------ Source data
`src/design/rmq_pkg.sv`:
```
// shared types and constants for the rotation matrix to quaternion block
`default_nettype none

package rmq_pkg;

    // default number format, Q2.14 in 16 bits
    localparam int FRAC_BITS  = 14;
    localparam int DATA_WIDTH = 16;

    // quaternion components, in output order
    localparam int NUM_COMP = 4;

    typedef enum logic [1:0] {
        COMP_X = 2'd0,
        COMP_Y = 2'd1,
        COMP_Z = 2'd2,
        COMP_W = 2'd3
    } comp_t;

    // per-item control that rides along the pipeline
    typedef struct packed {
        logic  bad;   // root argument not positive
        comp_t main;  // component taken from the root itself
    } route_t;

endpackage

`default_nettype wire

```
`src/design/rmq_sqrt.sv`:
```
// pipelined integer square root, one root bit per stage
`default_nettype none

module rmq_sqrt #(
    parameter int ARG_W  = 19,
    parameter int F      = rmq_pkg::FRAC_BITS,
    parameter int ROOT_W = 17,
    parameter int SB_W   = 8
) (
    input  wire logic                 aclk,
    input  wire logic                 aresetn,
    input  wire logic                 en,
    input  wire logic                 in_valid,
    input  wire logic [ARG_W-1:0]     in_arg,
    input  wire logic [SB_W-1:0]      in_side,
    output logic                      out_valid,
    output logic [ROOT_W-1:0]         out_root,
    output logic [SB_W-1:0]           out_side
);

    localparam int RW = ROOT_W;

    logic [2*RW-1:0] rad0;
    logic [2*RW-1:0] rad_reg  [1:RW-1];
    logic [RW+1:0]   rem_reg  [1:RW-1];
    logic [RW-1:0]   root_reg [1:RW];
    logic [SB_W-1:0] side_reg [1:RW];
    logic            valid_reg[1:RW];

    // radicand is the argument scaled up by the fraction bits
    assign rad0 = (2*RW)'(in_arg) << F;

    for (genvar s = 1; s <= RW; s++) begin : g_stage
        logic [2*RW-1:0] rad_in;
        logic [RW-1:0]   root_in;
        logic [RW+1:0]   rem_in;
        logic [SB_W-1:0] side_in;
        logic            v_in;
        logic [RW+1:0]   rem_sh, trial;
        logic            fits;

        if (s == 1) begin : g_first
            assign rad_in  = rad0;
            assign root_in = '0;
            assign rem_in  = '0;
            assign side_in = in_side;
            assign v_in    = in_valid;
        end else begin : g_next
            assign rad_in  = rad_reg[s-1];
            assign root_in = root_reg[s-1];
            assign rem_in  = rem_reg[s-1];
            assign side_in = side_reg[s-1];
            assign v_in    = valid_reg[s-1];
        end

        // bring down two radicand bits and try root*4+1
        assign rem_sh = {rem_in[RW-1:0], rad_in[2*RW-1 -: 2]};
        assign trial  = {root_in, 2'b01};
        assign fits   = (rem_sh >= trial);

        always_ff @(posedge aclk) begin
            if (!aresetn) begin
                valid_reg[s] <= 1'b0;
            end else if (en) begin
                valid_reg[s] <= v_in;
            end
        end

        always_ff @(posedge aclk) begin
            if (en) begin
                root_reg[s] <= {root_in[RW-2:0], fits};
                side_reg[s] <= side_in;
            end
        end

        if (s < RW) begin : g_rem
            always_ff @(posedge aclk) begin
                if (en) begin
                    rad_reg[s] <= rad_in << 2;
                    rem_reg[s] <= fits ? (rem_sh - trial) : rem_sh;
                end
            end
        end
    end

    assign out_valid = valid_reg[RW];
    assign out_root  = root_reg[RW];
    assign out_side  = side_reg[RW];

endmodule

`default_nettype wire

```
`config.mk`:
```
export PLATFORM = sky130hd
export DESIGN_NAME = rmq_sqrt
export DESIGN_NICKNAME = d
export VERILOG_FILES = /design/src/design/rmq_pkg.sv /design/src/design/rmq_sqrt.sv
export SDC_FILE = /design/constraint.sdc
export NUM_CORES = 1
export LEC_CHECK = 0
export BUFFER_PORTS_ARGS = -buffer_cell sky130_fd_sc_hd__buf_2
export CORE_AREA = 2 2 222 224
export DETAILED_ROUTE_END_ITERATION = 6
export DIE_AREA = 0 0 224 226
export PLACE_DENSITY = 0.78
export SLEW_MARGIN = 10
export SYNTH_ARGS = -nofsm -noshare
export SYNTH_HDL_FRONTEND = slang
export SYNTH_SLANG_ARGS = --single-unit
```
`constraint.sdc`:
```
create_clock -name aclk -period 5.98 [get_ports aclk]
set_input_delay 1.196 -clock aclk [delete_from_list [all_inputs] [get_ports aclk]]
set_output_delay 1.196 -clock aclk [all_outputs]
set_load 0.02 [all_outputs]
```
==> run_results.csv, run 1 <==
group,metric,value,unit
cts,clock-sinks,640,
logic_synthesis,yosys-top-cells-count,"640 x edfxtp_1, 207 x inv_1, 157 x ha_1",
power,combPwrFrac,16.3,%
global_route,met3_usage,3.30,%
die,io_pins,57,
power,ir_drop,0.235,mV
setup_path,end_kind,"register",
cts,postCtsSetupBuffers,0,
routing,drc_errors,1,
logic_synthesis,yosysWarnings,0,
global_route,grt_pass1_vias,17100,
logic_synthesis,yosysTopAreaCell,"edfxtp_1",
die,fp.coreArea,48300,um^2
setup_path,worstPathArrival,3430,ps
global_route,grt_util_met2,35.5,%
sta,drv_slew,0,
cts,cts_hold_buffers,0,
routing,ant_nets,0,
cts,clk_pin_slew,60,ps
power,pwr-share-seq,50.1,%
global_route,met1_usage,23.8,%
setup_path,cp-start-kind,"register",
sta,fin_crit,3100,ps
status,violations,"DRC",
setup_path,cp.required,6310,ps
die,start_util,61.4,%
sta,fmax,322,MHz
power,power_switching,2.91,mW
global_route,grt_use_total,20.1,%
logic_synthesis,synth_cell_types,82,
routing,drt_iter0_drc,1100,
power,p_int,8.73,mW
logic_synthesis,yosys.area.top_type_share,64.8,%
job,drv_cap,0,
routing,drt_pre_antenna_iters,7,
routing,wl_per_cell,16.6,um
routing,totalWireLength,49100,um
logic_synthesis,ys_seq_area_share,64.8,%
global_route,grt_pass1_wl,81500,um
logic_synthesis,ys_ff_latch,640,
sta,clock_skew,26.4,ps
logic_synthesis,synthFlopType,"edfxtp_1",
sta,worst_pin_slew,1130,ps
cells_and_area,regArea,19200,um^2
cts,cts_resized,0,
logic_synthesis,synth_edf_count,640,
logic_synthesis,syn-cell-area,29700,um^2
routing,viasPerCell,5.82,
sta,finalSetupViolations,0,
routing,num_vias,17200,
power,swShare,25.0,%
power,clockPowerShare,33.5,%
status,status,"complete, but fails checks",
logic_synthesis,synthCells,2190,
logic_synthesis,synthTopCellsByArea,"edfxtp_1 65%, ha_1 6.6%, xnor2_1 3.0%",
worst_hold_path,hold_class,"reg2reg",
cts,cts_tree,"done",
cells_and_area,post-route-util,67.7,%
cells_and_area,multi_input_area,9520,um^2
logic_synthesis,synth.avg_cell_area,13.5,um^2
cells_and_area,drive_gt1_share,10.3,%
global_route,grt_overflow,0,
die,chipWidth,224,um
die,dieArea,50600,um^2
logic_synthesis,async_reset_ff_share,0,%
cts,htreeDepth,3,
cells_and_area,fillers,3260,
cells_and_area,area_growth_syn_to_layout,10.4,%
setup_path,crit_fanout,18,
setup_path,crit_type,"reg2reg",
sta,fin_tns_setup,0,ps
global_route,busiest_layer,"met2",
sta,finalCritPeriodShare,51.9,%
cts,clock_path_buffers,3,
logic_synthesis,syn_nets,2384,
logic_synthesis,synthMostInstantiatedCell,"edfxtp_1",
cts,cts_root_buffer,"clkbuf_16",
placement,portBuffers,56,
placement,gp_congestion,0.928,
global_route,grt_max_degree,170,
cts,clkLatencyLatePin,590,ps
cts,cts_made_buffers,66,
die,row_count,81,
global_route,antenna_found_initial,0,
sta,maxSlewHeadroom,24.1,%
sta,hold_viol_final,0,
cells_and_area,fin_nets,2484,
placement,place_hpwl,33800,um
sta,rsz0062_at_grt,"no",
cells_and_area,largest_reg_flops,244,
power,p_leak,12.6,nW
die,die_y,226,um
power,powerDensity,355,nW/um^2
cells_and_area,diodes,0,
placed cells by master, fill, tap and decap left out, types with 35 or more instances in the layout:
cell type,instances
ha_1,157
mux2_2,61
buf_2,55
nor3_1,47
o21a_1,35
a21o_1,38
inv_1,207
xor2_1,51
nand3_1,36
o21ai_0,97
edfxtp_1,640
a21oi_1,113
clkbuf_16,69
xnor2_1,100
nand2_1,93
nor2_1,138
logic make-up (layout without fill, tap and decap cells):
| kind of cell | count (synthesis) | count (layout) | share of synthesized area [%] |
|---|---|---|---|
| other cells | 1 | 1 | 0.0126 |
| xor+xnor | 151 | 151 | 4.46 |
| compound gates | 429 | 429 | 9.53 |
| mux | 69 | 69 | 2.58 |
| simple gates | 497 | 497 | 8.48 |
| flops | 640 | 640 | 64.8 |
| fa+ha+maj | 163 | 163 | 7.02 |
| buf+inv | 240 | 386 | 3.15 |
critical path: stages (launching register included):
cell and delay, ps:
edfxtp_1 400, ha_1 370, and3_1 240, and3_1 200, nor4_2 370, nand4b_1 730, mux2_2 530
per-stage QoR:
step	hold slack, ps	std cells	setup WS, ps	power [mW]	cell area, um^2
after detailed placement	405	2844	2870	7.80	30700
after CTS	410	2958	2870	11.7	32700
after global routing	413	2958	2660	12.2	32700
after floorplan	400	2190	3390	7.27	29700
final	410	2958	2880	11.6	32700
after global placement	400	2844	2950	7.71	30700
cell type report:
type                    instances  share of cell area (%)
well taps                     622                    2.38
clock buffers                  75                    5.34
clock inverters                39                   0.955
inverters                     209                    2.40
multi-input cells            1310                    29.1
flip-flops and latches        640                    58.7
repair buffers                 63                    1.16
path summary, 6_finish.rpt:
kind	endpoint	depth (start not counted)	from	slack, ps
setup reg to reg	rem_reg[0][194]	6	rem_reg[0][177]	2880
hold / removal	side_reg[1][24]	0	side_reg[1][16]	410
hold reg to reg	side_reg[1][24]	0	side_reg[1][16]	410
setup / recovery	rem_reg[0][194]	6	rem_reg[0][177]	2880
per-layer routing:
metal  up-vias  routed length (um)
li1       8412                   -
met1      8270               19800
met2       411               25400
met3       123                2020
met4         0                1830
met5         -                   0
power groups by stage:
stage / clock network, mW / registers, mW / logic, mW
floorplan: 0 / 5.83 / 1.44
global placement: 0 / 5.90 / 1.80
detailed placement: 0 / 5.92 / 1.88
CTS: 4.01 / 5.83 / 1.90
global route: 4.17 / 5.88 / 2.13
finish: 3.90 / 5.83 / 1.90
(Power assumes the default switching activity.)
------------
◆ What is expected: Search the listing above for the word "else", and copy every line that has it.

◆ Response to this task:
        end else begin : g_next
            end else if (en) begin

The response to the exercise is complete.